I started out this month with the spice Advent calendar and the intention of using it as a daily writing prompt. Had it merely been the former, you might have heard about it in passing, but even though I try not to make the blog all about food, I do enjoy cooking (and eating!) very much. To add to this, spices in general is a subject rich in history, in the ability to evoke the senses more than most of my essays could, and it was an opportunity both to learn, and to pass on some of my own knowledge. It was, in short, a way to discipline myself to the daily arts of cooking, research, and writing. I’m very pleased you came along with me on this journey.
I have rather a collection of spices, because they do fascinate me. Not only for their ability to add flavor and dimensions to food, but for the way they tie ordinary ingredients to geographical locations, to cultures past and present through history. Spices like chili peppers, for instance, are now irrevocably tied to the cuisines of Hungary (paprika), China (Szechuan peppers), Japan (shishito), and of course Mexico, but their origin was in South America, and they didn’t travel to Europe until Christopher Columbus brought them back with him, and from there they rippled eastward until they had finally come full around the globe in a mere two centuries or so. That single species of plant is hardly the only spice to travel globally. All of our spices have, driving exploration of that globe, in search of new culinary horizons.
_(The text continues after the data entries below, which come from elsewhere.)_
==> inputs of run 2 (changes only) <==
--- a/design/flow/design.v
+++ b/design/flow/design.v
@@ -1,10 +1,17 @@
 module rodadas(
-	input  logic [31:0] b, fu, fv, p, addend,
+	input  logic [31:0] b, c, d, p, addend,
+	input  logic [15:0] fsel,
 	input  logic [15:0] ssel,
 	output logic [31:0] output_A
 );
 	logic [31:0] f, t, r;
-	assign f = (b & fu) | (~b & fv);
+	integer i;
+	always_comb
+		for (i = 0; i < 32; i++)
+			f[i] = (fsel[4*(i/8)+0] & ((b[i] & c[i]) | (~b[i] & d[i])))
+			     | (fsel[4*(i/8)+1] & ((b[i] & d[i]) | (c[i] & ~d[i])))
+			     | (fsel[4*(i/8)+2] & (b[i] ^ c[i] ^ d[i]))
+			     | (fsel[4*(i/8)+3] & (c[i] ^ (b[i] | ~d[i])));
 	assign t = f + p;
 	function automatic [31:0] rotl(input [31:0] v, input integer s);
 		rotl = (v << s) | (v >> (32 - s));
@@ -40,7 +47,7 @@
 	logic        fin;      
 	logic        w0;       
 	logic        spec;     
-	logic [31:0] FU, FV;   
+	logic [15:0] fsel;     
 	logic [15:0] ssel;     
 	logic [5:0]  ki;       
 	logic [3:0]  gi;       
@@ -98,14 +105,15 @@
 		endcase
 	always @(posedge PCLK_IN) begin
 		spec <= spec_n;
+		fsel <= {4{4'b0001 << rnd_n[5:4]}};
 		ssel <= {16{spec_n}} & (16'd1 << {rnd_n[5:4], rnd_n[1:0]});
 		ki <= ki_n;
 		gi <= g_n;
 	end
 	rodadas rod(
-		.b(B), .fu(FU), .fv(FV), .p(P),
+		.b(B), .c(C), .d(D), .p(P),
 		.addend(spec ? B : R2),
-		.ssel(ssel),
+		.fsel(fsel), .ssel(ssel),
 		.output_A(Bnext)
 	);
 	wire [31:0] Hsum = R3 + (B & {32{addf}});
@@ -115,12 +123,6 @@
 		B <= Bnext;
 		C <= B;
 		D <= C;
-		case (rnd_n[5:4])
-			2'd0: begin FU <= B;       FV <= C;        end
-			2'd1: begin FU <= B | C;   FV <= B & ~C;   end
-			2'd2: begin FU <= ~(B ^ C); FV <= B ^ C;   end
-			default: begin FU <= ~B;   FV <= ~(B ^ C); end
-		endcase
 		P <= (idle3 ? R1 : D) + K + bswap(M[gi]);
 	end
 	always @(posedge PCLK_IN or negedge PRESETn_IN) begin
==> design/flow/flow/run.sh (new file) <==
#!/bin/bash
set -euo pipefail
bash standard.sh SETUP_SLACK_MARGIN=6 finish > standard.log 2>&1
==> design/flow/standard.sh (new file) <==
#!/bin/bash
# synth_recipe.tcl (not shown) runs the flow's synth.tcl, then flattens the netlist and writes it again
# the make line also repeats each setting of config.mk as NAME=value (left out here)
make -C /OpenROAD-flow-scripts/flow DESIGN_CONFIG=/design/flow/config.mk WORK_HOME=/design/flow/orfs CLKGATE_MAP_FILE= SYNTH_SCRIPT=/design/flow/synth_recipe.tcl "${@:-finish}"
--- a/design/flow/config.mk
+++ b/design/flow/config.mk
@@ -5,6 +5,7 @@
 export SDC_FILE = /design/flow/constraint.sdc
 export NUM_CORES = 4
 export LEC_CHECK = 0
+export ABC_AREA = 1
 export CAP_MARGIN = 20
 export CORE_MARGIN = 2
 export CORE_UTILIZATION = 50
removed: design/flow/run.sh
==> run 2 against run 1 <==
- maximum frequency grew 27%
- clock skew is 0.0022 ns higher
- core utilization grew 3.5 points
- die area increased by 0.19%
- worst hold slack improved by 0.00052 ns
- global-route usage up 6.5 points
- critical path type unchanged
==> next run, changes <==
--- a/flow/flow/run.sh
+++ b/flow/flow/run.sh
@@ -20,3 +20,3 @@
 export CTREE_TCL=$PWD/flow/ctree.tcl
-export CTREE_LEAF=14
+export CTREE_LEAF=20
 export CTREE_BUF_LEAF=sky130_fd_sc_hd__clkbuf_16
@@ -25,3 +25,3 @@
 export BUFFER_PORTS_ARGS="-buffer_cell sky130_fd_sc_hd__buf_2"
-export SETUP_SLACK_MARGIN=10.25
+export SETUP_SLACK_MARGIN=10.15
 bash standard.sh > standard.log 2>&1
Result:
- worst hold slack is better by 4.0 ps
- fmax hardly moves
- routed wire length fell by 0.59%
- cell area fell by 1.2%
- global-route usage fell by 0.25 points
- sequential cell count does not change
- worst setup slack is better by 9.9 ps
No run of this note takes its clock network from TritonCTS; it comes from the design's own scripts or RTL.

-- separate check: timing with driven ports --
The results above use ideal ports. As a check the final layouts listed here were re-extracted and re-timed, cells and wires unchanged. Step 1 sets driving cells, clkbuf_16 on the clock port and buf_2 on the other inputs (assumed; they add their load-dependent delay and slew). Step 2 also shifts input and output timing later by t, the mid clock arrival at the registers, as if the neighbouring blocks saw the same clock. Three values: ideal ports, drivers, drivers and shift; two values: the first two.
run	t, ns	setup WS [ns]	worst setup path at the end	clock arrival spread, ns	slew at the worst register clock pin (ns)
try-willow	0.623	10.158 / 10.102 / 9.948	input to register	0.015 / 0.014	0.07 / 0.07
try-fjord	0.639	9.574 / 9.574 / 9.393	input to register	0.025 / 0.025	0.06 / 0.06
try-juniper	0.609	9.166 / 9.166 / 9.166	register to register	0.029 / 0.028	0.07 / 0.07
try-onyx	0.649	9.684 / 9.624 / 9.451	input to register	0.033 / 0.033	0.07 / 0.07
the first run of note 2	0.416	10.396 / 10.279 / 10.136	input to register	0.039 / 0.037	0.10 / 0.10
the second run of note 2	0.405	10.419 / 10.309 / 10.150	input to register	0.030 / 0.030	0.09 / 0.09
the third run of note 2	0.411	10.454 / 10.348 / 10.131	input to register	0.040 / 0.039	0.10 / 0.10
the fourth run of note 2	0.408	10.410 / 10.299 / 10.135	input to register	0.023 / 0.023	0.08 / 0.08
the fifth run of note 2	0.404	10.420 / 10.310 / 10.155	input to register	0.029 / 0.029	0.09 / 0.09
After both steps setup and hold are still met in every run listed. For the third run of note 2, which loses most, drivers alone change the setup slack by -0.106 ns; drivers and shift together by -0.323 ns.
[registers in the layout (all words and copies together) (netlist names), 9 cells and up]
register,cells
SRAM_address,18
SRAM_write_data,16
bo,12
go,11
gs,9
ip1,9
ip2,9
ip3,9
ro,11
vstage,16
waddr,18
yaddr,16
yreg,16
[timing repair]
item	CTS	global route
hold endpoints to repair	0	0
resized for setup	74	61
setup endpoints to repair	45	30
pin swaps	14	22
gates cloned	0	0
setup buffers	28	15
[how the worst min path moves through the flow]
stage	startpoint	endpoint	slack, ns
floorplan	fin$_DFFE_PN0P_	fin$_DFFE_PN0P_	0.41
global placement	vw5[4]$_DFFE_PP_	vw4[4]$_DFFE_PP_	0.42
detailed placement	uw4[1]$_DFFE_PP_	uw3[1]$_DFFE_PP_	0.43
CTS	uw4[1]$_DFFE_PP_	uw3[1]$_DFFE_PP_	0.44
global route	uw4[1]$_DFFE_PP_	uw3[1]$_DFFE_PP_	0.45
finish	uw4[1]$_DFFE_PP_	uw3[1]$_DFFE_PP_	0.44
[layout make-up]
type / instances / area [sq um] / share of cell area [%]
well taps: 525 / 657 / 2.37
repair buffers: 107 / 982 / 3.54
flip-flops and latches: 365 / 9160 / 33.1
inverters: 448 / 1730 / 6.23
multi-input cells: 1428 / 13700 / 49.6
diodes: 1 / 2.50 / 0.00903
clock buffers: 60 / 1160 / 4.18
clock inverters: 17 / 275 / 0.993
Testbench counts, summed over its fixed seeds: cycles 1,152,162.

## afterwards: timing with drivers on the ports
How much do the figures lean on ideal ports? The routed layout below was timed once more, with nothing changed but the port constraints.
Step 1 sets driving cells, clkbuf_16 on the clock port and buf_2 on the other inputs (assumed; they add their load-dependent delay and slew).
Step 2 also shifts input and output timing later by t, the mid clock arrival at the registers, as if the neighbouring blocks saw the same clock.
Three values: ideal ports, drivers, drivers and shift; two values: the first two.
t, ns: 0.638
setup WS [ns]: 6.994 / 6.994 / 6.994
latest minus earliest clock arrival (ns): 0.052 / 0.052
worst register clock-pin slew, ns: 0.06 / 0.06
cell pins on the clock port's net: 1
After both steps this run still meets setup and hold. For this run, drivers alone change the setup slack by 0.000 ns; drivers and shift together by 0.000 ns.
From an optimization exercise on the open Yosys and OpenROAD flow, aimed at small area and a short achievable clock period; shortcuts taken in it are not production practice. The RTL was checked by simulation tests, not by an equivalence proof against the original design. No activity file was given, so power comes from the tool's default toggle rates.

==> job 3346: inputs <==
// SingleCycleMIPS
module SingleCycleMIPS(
    CLK,
    RST,
    IR_addr,
    IR,
    RF_writedata,
    ReadDataMem,
    CEN,
    WEN,
    A,
    ReadData2,
    OEN
);
==> flow/config.mk <==
export PLATFORM = sky130hd
export DESIGN_NAME = SingleCycleMIPS
export DESIGN_NICKNAME = SingleCycleMIPS
export VERILOG_FILES = /design/flow/design.v
export SDC_FILE = /design/flow/constraint.sdc
export NUM_CORES = 4
export LEC_CHECK = 0
export CAP_MARGIN = 20
export CORE_MARGIN = 2
export CORE_UTILIZATION = 40
export SETUP_SLACK_MARGIN = 3
export SLEW_MARGIN = 20
export SYNTH_HIERARCHICAL = 1
==> flow/constraint.sdc <==
create_clock -name core_clock -period 11.5 [get_ports {CLK}]
set_input_delay 2.3000 -clock core_clock [delete_from_list [all_inputs] [get_ports {CLK}]]
set_output_delay 2.3000 -clock core_clock [all_outputs]
set_load 0.01 [all_outputs]
run.sh (not shown) runs the stock make flow with config.mk's settings and CLKGATE_MAP_FILE= SYNTH_SCRIPT=/design/flow/synth_recipe.tcl, a recipe that flattens the netlist after the stock synthesis.
==> job 5211: changes against job 3346 <==
Settings changed: CAP_MARGIN 20 to 10, CORE_UTILIZATION 40 to 60, CTS_BUF_LIST set to sky130_fd_sc_hd__clkbuf_8, PLACE_DENSITY set to 0.7, SETUP_SLACK_MARGIN 3 to 2.4, SLEW_MARGIN 20 to 10.
==> results.txt <==
| metric | job 3346 | job 5211 |
|---|---|---|
| Antenna violations before repair | 19 | 15 |
| Resized Gates After CTS | 735 | 316 |
| Status | no timing/DRC/antenna violations | finished with violations |
| Layout check failures | - | max-capacitance violations, max-slew violations |
| Worst-path maximum fanout | 7 | 12 |
| Hold slack final | 0.4971 ns | 0.4952 ns |
| Startpoint of the most critical register-to-register path | V[13] | V[16] |
| Maximum vdd drop | 0.1042 mV | 0.1150 mV |
| Chip height | 348.6 µm | 285.3 µm |
| Summed area of non-filler cells in the final layout | 62490 µm² | 58670 µm² |
| Core box area | 117900 µm² | 78610 µm² |
| Number of buffers inserted during clock tree synthesis | 109 | 167 |
| DRC marker count from the first detailed-route iteration | 12370 | 14430 |
| Post-route clock period utilization | 0.8109 | 0.8318 |
| Detailed-route wire length on metal 1 | 93.44 mm | 76.64 mm |
| Ratio of routed vias to standard cells | 7.690 | 8.199 |
| Combinational group share of total power | 0.142 | 0.140 |
| Max-capacitance violation count | 0 | 1 |
| Area fraction of clock buffers and clock inverters | 0.05898 | 0.06123 |
| Switching Power | 2487 µW | 2468 µW |
| Filler cell count | 10180 | 5548 |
When I am cooking with spices, I’m generally thinking about their flavor profiles, of course, but with my interest in food anthropology, I’m also thinking about what flavor combinations signal. If you taste something prepare with ginger, garlic, and soy, you are transported at once to Asia. If you are served a curry, you might think India, but the dish is also common in Africa, and the word itself means a stew, not a flavor or spice in particular. We can be tripped up! Which is why I put the garam masala in cookies, to take them somewhere new and exciting, rather to an expected destination.
Some combinations may not work, of course. How will I know if I don’t try them? Not the combinations… the spices. The more spices I have tasted, have cooked with, the better I can guess at what will work where, in which combinations. To be a better cook, I must taste all the things I can.
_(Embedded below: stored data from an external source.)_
Context: an optimization exercise on an open-source flow, tuned for small area. The choices shown serve that exercise and are no tape-out recipe.
The RTL was checked by simulation tests, not by an equivalence proof against the original design.
Power is estimated from default activity; no workload was simulated.

== oak ==
// pst_brain_v2
module pst_brain_v2 (
    input  wire        clk,
    input  wire        rst_n,
    input  wire [7:0]  cur0, cur1, cur2, cur3,
    output wire [7:0]  phase0, phase1, phase2, phase3,
    output wire [2:0]  winner,
    output wire [7:0]  winner_score,
    output wire [7:0]  winner_rel,
    output wire [7:0]  w_ab, w_ac, w_ad, w_bc, w_bd, w_cd,
    output wire [7:0]  seq_slot_A, seq_slot_B,
    output wire        seq_force_valid,
    output wire [7:0]  seq_force_pred,
    output wire [7:0]  pred_out,
    output wire [7:0]  pred_err,
    output wire        reward_out,
    output wire [2:0]  gamma_cnt,
    output wire        theta_tick,
    output wire        episode_last,
    output wire [2:0]  ep_winner,
    output wire [3:0]  ep_strength,
    output wire        ep_valid,
    output wire        exploit_mode,
    output wire        explore_mode,
    output wire [1:0]  confidence_level,
    output wire [2:0]  theta_cnt,
    output wire        delta_tick,
    output wire [2:0]  topic_winner,
    output wire [2:0]  topic_strength,
    output wire        topic_valid,
    output wire        err_explore
);
export LEC_CHECK = 0
export ABC_AREA = 1
export CAP_MARGIN = 20
export CORE_MARGIN = 2
export CORE_UTILIZATION = 35
export SLEW_MARGIN = 20
create_clock -name core_clock -period 40.0 [get_ports {clk}]
standard.sh (not shown) runs the stock make flow with config.mk's settings and CLKGATE_MAP_FILE= SYNTH_SCRIPT=/design/flow/synth_recipe.tcl, a recipe that flattens the netlist after the stock synthesis.
==> flow/flow/run.sh <==
#!/bin/bash
# Own layout flow: the standard layout (standard.sh, unchanged synthesis),
# with two layout choices changed:
#  - the port buffers that buffer_ports inserts use the smallest buffer cell
#  - the clock tree is built from clkbuf_8 clusters without dummy loads
# Each tool's output is kept in a log file in the work folder.
set -euo pipefail
export BUFFER_PORTS_ARGS="-buffer_cell sky130_fd_sc_hd__buf_1"
export CTS_ARGS="-sink_clustering_enable -repair_clock_nets -sink_clustering_size 16 -sink_clustering_max_diameter 70 -buf_list sky130_fd_sc_hd__clkbuf_8 -dont_use_dummy_load"
bash standard.sh synth > synth.log 2>&1
bash standard.sh > layout.log 2>&1
Having completed the whole flow, oak delivered a layout that passed the timing, design-rule and antenna checks.
What follows belongs to an exercise in optimizing a design on an open flow for small area, a short achievable clock period and few clock cycles; a production flow would make more cautious choices. Function was checked by simulation only, so behaviour that the tests miss may differ from the original. Power and IR drop assume default switching activity.

== job 6906 ==
// cpu
module cpu(input clk, reset, input [15:0] i_mem_rddata, output logic o_mem_rd, o_mem_wr, output logic [15:0] o_mem_addr, o_mem_wrdata);
	logic [15:0] r0, r1, r2, r3, r4, r5, r6, r7;
	logic n, z;
	logic [15:0] A;       
	logic wr;             
	logic rd;             
	logic ldc;            
	logic av;             
	logic nd;             
	logic lw;             
	logic [2:0] ldx;      
	logic [15:0] opA, opB;
	logic ecin, ewe, efl;
	logic [2:0] ed;
	wire [15:0] I = i_mem_rddata;
	wire [4:0] op = I[4:0];
	wire [2:0] X = I[7:5];
	wire [2:0] Y = I[10:8];
	wire [7:0] imm8 = I[15:8];
	wire [10:0] imm11 = I[15:5];
	function automatic [15:0] bkadd(input [15:0] x, input [15:0] y, input c0);
		logic [15:0] g, p, G, P;
		integer i, s;
		begin
			g = x & y;
			p = x ^ y;
			G = g;
			P = p;
			G[0] = g[0] | (p[0] & c0);
			for (s = 1; s < 16; s = s * 2)
				for (i = 2*s-1; i < 16; i = i + 2*s) begin
					G[i] = G[i] | (P[i] & G[i-s]);
					P[i] = P[i] & P[i-s];
				end
			for (s = 4; s >= 1; s = s / 2)
				for (i = 3*s-1; i < 16; i = i + 2*s) begin
					G[i] = G[i] | (P[i] & G[i-s]);
					P[i] = P[i] & P[i-s];
				end
			bkadd = p ^ {G[14:0], c0};
		end
	endfunction
	wire [15:0] res = opA + opB + {15'b0, ecin};
	wire res_z = (opA[0] ^ opB[0]) == ecin &&
	             ((opA[15:1] ^ opB[15:1]) == (opA[14:0] | opB[14:0]));
	wire n_e = efl ? res[15] : n;
	wire z_e = efl ? res_z : z;
	wire [15:0] wdr = reset ? 16'b0 : res;
	wire [7:0] wen = {8{reset}} | ({7'b0, ewe} << ed);
	always @(posedge clk) begin
		if (wen[0]) r0 <= wdr;
		if (wen[1]) r1 <= wdr;
		if (wen[2]) r2 <= wdr;
		if (wen[3]) r3 <= wdr;
		if (wen[4]) r4 <= wdr;
		if (wen[5]) r5 <= wdr;
		if (wen[6]) r6 <= wdr;
		if (wen[7]) r7 <= wdr;
	end
	always @(posedge clk) begin
		if (reset) begin
			n <= 1'b0;
			z <= 1'b0;
		end else begin
			n <= n_e;
			z <= z_e;
		end
	end
	logic [15:0] rxf, ryf;
	always @(*) begin
		case (X)
			3'd0: rxf = r0; 3'd1: rxf = r1; 3'd2: rxf = r2; 3'd3: rxf = r3;
  ...
For scale: about 190 flip-flops, roughly 52 I/O pins, about 12,000 sq um of cells after synthesis.
==> flow/config.mk <==
export PLATFORM = sky130hd
export DESIGN_NAME = cpu
export DESIGN_NICKNAME = cpu
export VERILOG_FILES = /design/flow/design.v
export SDC_FILE = /design/flow/constraint.sdc
export NUM_CORES = 4
export LEC_CHECK = 0
export ABC_AREA = 1
export CAP_MARGIN = 5
export CORE_MARGIN = 2
export CORE_UTILIZATION = 40
export SETUP_SLACK_MARGIN = 4.5
export SLEW_MARGIN = 5
==> flow/constraint.sdc <==
create_clock -name core_clock -period 7.5 [get_ports {clk}]
set_input_delay 1.5000 -clock core_clock [delete_from_list [all_inputs] [get_ports {clk}]]
set_output_delay 1.5000 -clock core_clock [all_outputs]
set_load 0.01 [all_outputs]
run.sh (not shown) runs the stock make flow with config.mk's settings and CLKGATE_MAP_FILE= SYNTH_SCRIPT=/design/flow/synth_recipe.tcl, a recipe that flattens the netlist after the stock synthesis.
Job 6906 was carried through to the last stage, and its layout satisfied the timing, design-rule and antenna checks.
Testbench counts of job 6906, summed over its fixed seeds: cycles 75,905.
Changes in job 4294 relative to job 6906:
-- flow/config.mk --
<<< job 6906, line 8
export ABC_AREA = 1
export CAP_MARGIN = 5
>>> job 4294, line 8
export ABC_AREA = 0
export CAP_MARGIN = 20
<<< job 6906, line 13
export SLEW_MARGIN = 5
>>> job 4294, line 13
export SLEW_MARGIN = 20
Notes after the runs:
The final layout from job 4294, which completed every stage, passed the timing, design-rule and antenna checks at the end of the flow. Job 4294 vs job 6906: wire length of the first global-routing pass down slightly. Diff job 6906 -> job 4294: initial antenna violation count shows no meaningful change, share of the final layout cell area in multi-input gates higher, clock network fraction of total power now sits lower, CTS clock-pin slew for the worst setup and hold paths essentially unchanged. Job 4294 vs. job 6906: non-clock buffer count has increased; final cell count has decreased; data arrival time of the worst path has increased.
#### Input delta (job 3983 over job 4294)
-- flow/config.mk --
<<< job 4294, line 8
export ABC_AREA = 0
>>> job 3983, line 8
export ABC_AREA = 1
<<< job 4294, line 12
export SETUP_SLACK_MARGIN = 4.5
>>> job 3983, line 12
export SETUP_SLACK_MARGIN = 4.55
==> run summary <==
- Job 3983 vs job 4294: die area down
- [compare] base=job 4294 new=job 3983: synthesized-area fraction occupied by ao, oa, aoi and oai cells moved down, number of non-clock buffers in the layout moved down, final cell count moved up.
- Looking at the reports, job 3983 completed the entire flow and the layout it produced met the timing, design-rule and antenna checks.
- Against job 4294, job 3983 reports a clock share of power that is higher.
Setup changes, job 3983 to job 5584
-- flow/config.mk --
<<< job 3983, line 12
export SETUP_SLACK_MARGIN = 4.55
>>> job 5584, line 12
export GPL_ROUTABILITY_DRIVEN = 0
export SETUP_SLACK_MARGIN = 4.5
--- outcome ---
Job 5584 vs job 3983, data-path buffer share of cell area in the final layout went down by 0.49 points. For sequential cell area, job 5584 and job 3983 come out practically identical. From job 3983 to job 5584, xor/xnor share of the synthesized area did not move at all. A start point of the critical path of i_mem_rddata[5] is what job 3983 shows, while i_mem_rddata[10] belongs to job 5584. No run among job 3983 and job 5584 stopped early or left any final violation; all are clean. Changes observed in job 5584 relative to job 3983: total number of multi-input combinational cells was more or less identical, routed length on met1 saw a decrease, power has decreased. Job 3983 → job 5584: clock skew after layout saw a decrease, multi-input gate share of total cell area shows a reduction of 0.49 points. Going from job 3983 to job 5584, the worst setup slack was found to have gone down by 120 ps. On summed area of non-filler cells in the final layout, the lower figure sits with job 5584, not job 3983. Compare job 3983 and job 5584 | final critical-path required period higher: job 5584.
### job 5584 -> job 8881
-- flow/config.mk --
<<< job 5584, line 12
export GPL_ROUTABILITY_DRIVEN = 0
>>> job 8881, line 12
## What came out
NOTE: global-route usage in job 8881 exceeds that of job 5584. On clock skew, job 5584 tracks job 8881 almost exactly. ~same chip height in job 5584 and job 8881. Compared with job 5584, job 8881 shows a utilization that is 0.24 points higher.
The inputs of job 3518 differ from those of job 8881 as listed below.
==> flow/flow/run.sh (new file) <==
#!/bin/bash
# The standard layout (standard synthesis and ORFS steps), with one change:
# the buffers that ORFS puts on every input and output port are
# sky130_fd_sc_hd__buf_4 instead of the cell buffer_ports picks by itself
# (a slow delay cell here).
set -euo pipefail
W=$PWD
bash "$W/standard.sh" BUFFER_PORTS_ARGS="-buffer_cell sky130_fd_sc_hd__buf_4" finish > "$W/standard.log" 2>&1
==> flow/standard.sh (new file) <==
#!/bin/bash
# synth_recipe.tcl (not shown) runs the flow's synth.tcl, then flattens the netlist and writes it again
# the make line also repeats each setting of config.mk as NAME=value (left out here)
make -C /OpenROAD-flow-scripts/flow DESIGN_CONFIG=/design/flow/config.mk WORK_HOME=/design/flow/orfs CLKGATE_MAP_FILE= SYNTH_SCRIPT=/design/flow/synth_recipe.tcl "${@:-finish}"
-- flow/config.mk --
<<< job 8881, line 12
export SETUP_SLACK_MARGIN = 4.5
>>> job 3518, line 12
export SETUP_SLACK_MARGIN = 4.55
removed: flow/run.sh
==> run summary <==
Power per unit of standard cell area: job 8881 vs job 3518, no meaningful difference. Compared to job 8881, job 3518 leaves less free space in the core. Job 3518 vs job 8881 on power: job 3518 is the higher one. Compared with job 8881, job 3518 shows a clock period minus final worst setup slack that is 16 ps lower.

==> re-timing with driven ports <==
The results above use ideal ports. As a check the final layouts listed here were re-extracted and re-timed, cells and wires unchanged.
Step 1: set_driving_cell puts a clkbuf_16 on clk and a buf_2 on each other input, an assumption about the parent block.
Step 2 adds t to the input delays and takes it off the output delays; t is the mean of the earliest and latest rising clock arrival at the registers after step 1. Input paths then give back, and output paths get back, about the clock's delay inside the block.
a / b / c = no drivers / after step 1 / after step 2; a / b = the first two.
| run | t (ns) | slack for setup (ns) | hold WS [ns] | worst setup path after step 2 | clock arrival spread, ns |
|---|---|---|---|---|---|
| job 6906 | 0.501 | 4.464 / 4.456 / 3.955 | 0.441 / 0.441 / 0.441 | input to register | 0.016 / 0.016 |
| job 4294 | 0.502 | 4.172 / 4.139 / 3.637 | 0.504 / 0.504 / 0.504 | input to register | 0.022 / 0.022 |
| job 3983 | 0.504 | 4.502 / 4.493 / 3.990 | 0.443 / 0.443 / 0.443 | input to register | 0.026 / 0.025 |
| job 5584 | 0.502 | 4.381 / 4.396 / 3.894 | 0.436 / 0.436 / 0.436 | input to register | 0.016 / 0.017 |
| job 8881 | 0.501 | 4.464 / 4.456 / 3.955 | 0.441 / 0.441 / 0.441 | input to register | 0.016 / 0.016 |
| job 3518 | 0.504 | 4.481 / 4.467 / 3.962 | 0.447 / 0.447 / 0.447 | input to register | 0.019 / 0.019 |
After both steps setup and hold are still met in every run listed. For job 4294, which loses most, drivers alone change the setup slack by -0.033 ns; drivers and shift together by -0.535 ns.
Just as I have a collection of cookbooks, so too the spices. Almost, but not quite, a full alphabet! I did get the “W” as my friend Dorothy Grant handed me White Pepper not long after I shared this little video. There are other letters (X!) which likely have no corresponding spice, as fun as it would be. In getting them better organized I was able to make better use of them as it’s easier to see and grab what I have instead of relying on old fall backs.
You certainly don’t need all of these - I don’t need all of these! - but I am urging you to try one or three you wouldn’t ordinarily keep on hand, and to test them in ways you might think up to create new interest in your food. For all that I have the cookbooks and write recipes, I’m often looking into the refrigerator composing an impromptu meal in my head out of what needs to be used up. Leftovers can too easily become ‘left in’dere’s’ languishing in the cold until the hardiest of colonies have staked their claim in weird gray and colored fuzzies that are unceremoniously scraped into the trash. If instead you think about how to cook them up into something new, tempting wary palates with ingenious spice additions, there’s less waste, which pleases my frugal little soul. It’s more money in your pocketbook, which balances the money you spent on a little spice. There. I’ve taken away your excuses.
And never forget, as you gloat over your spice rack, that you own a king’s ransom of treasure in those bottles. The history is worth remembering when your appetite is dulled. Have fun! Play with your food! Think of flavor notes as musical, and compose symphonies in spice and humble ingredients.
Like the meme says: if you traveled back in time, the locals would be far more impressed by your spice rack than your smartphone.
There's a poem from India hymning the wonders of the red pepper, the Poor Man's Spice, half a century after Columbus.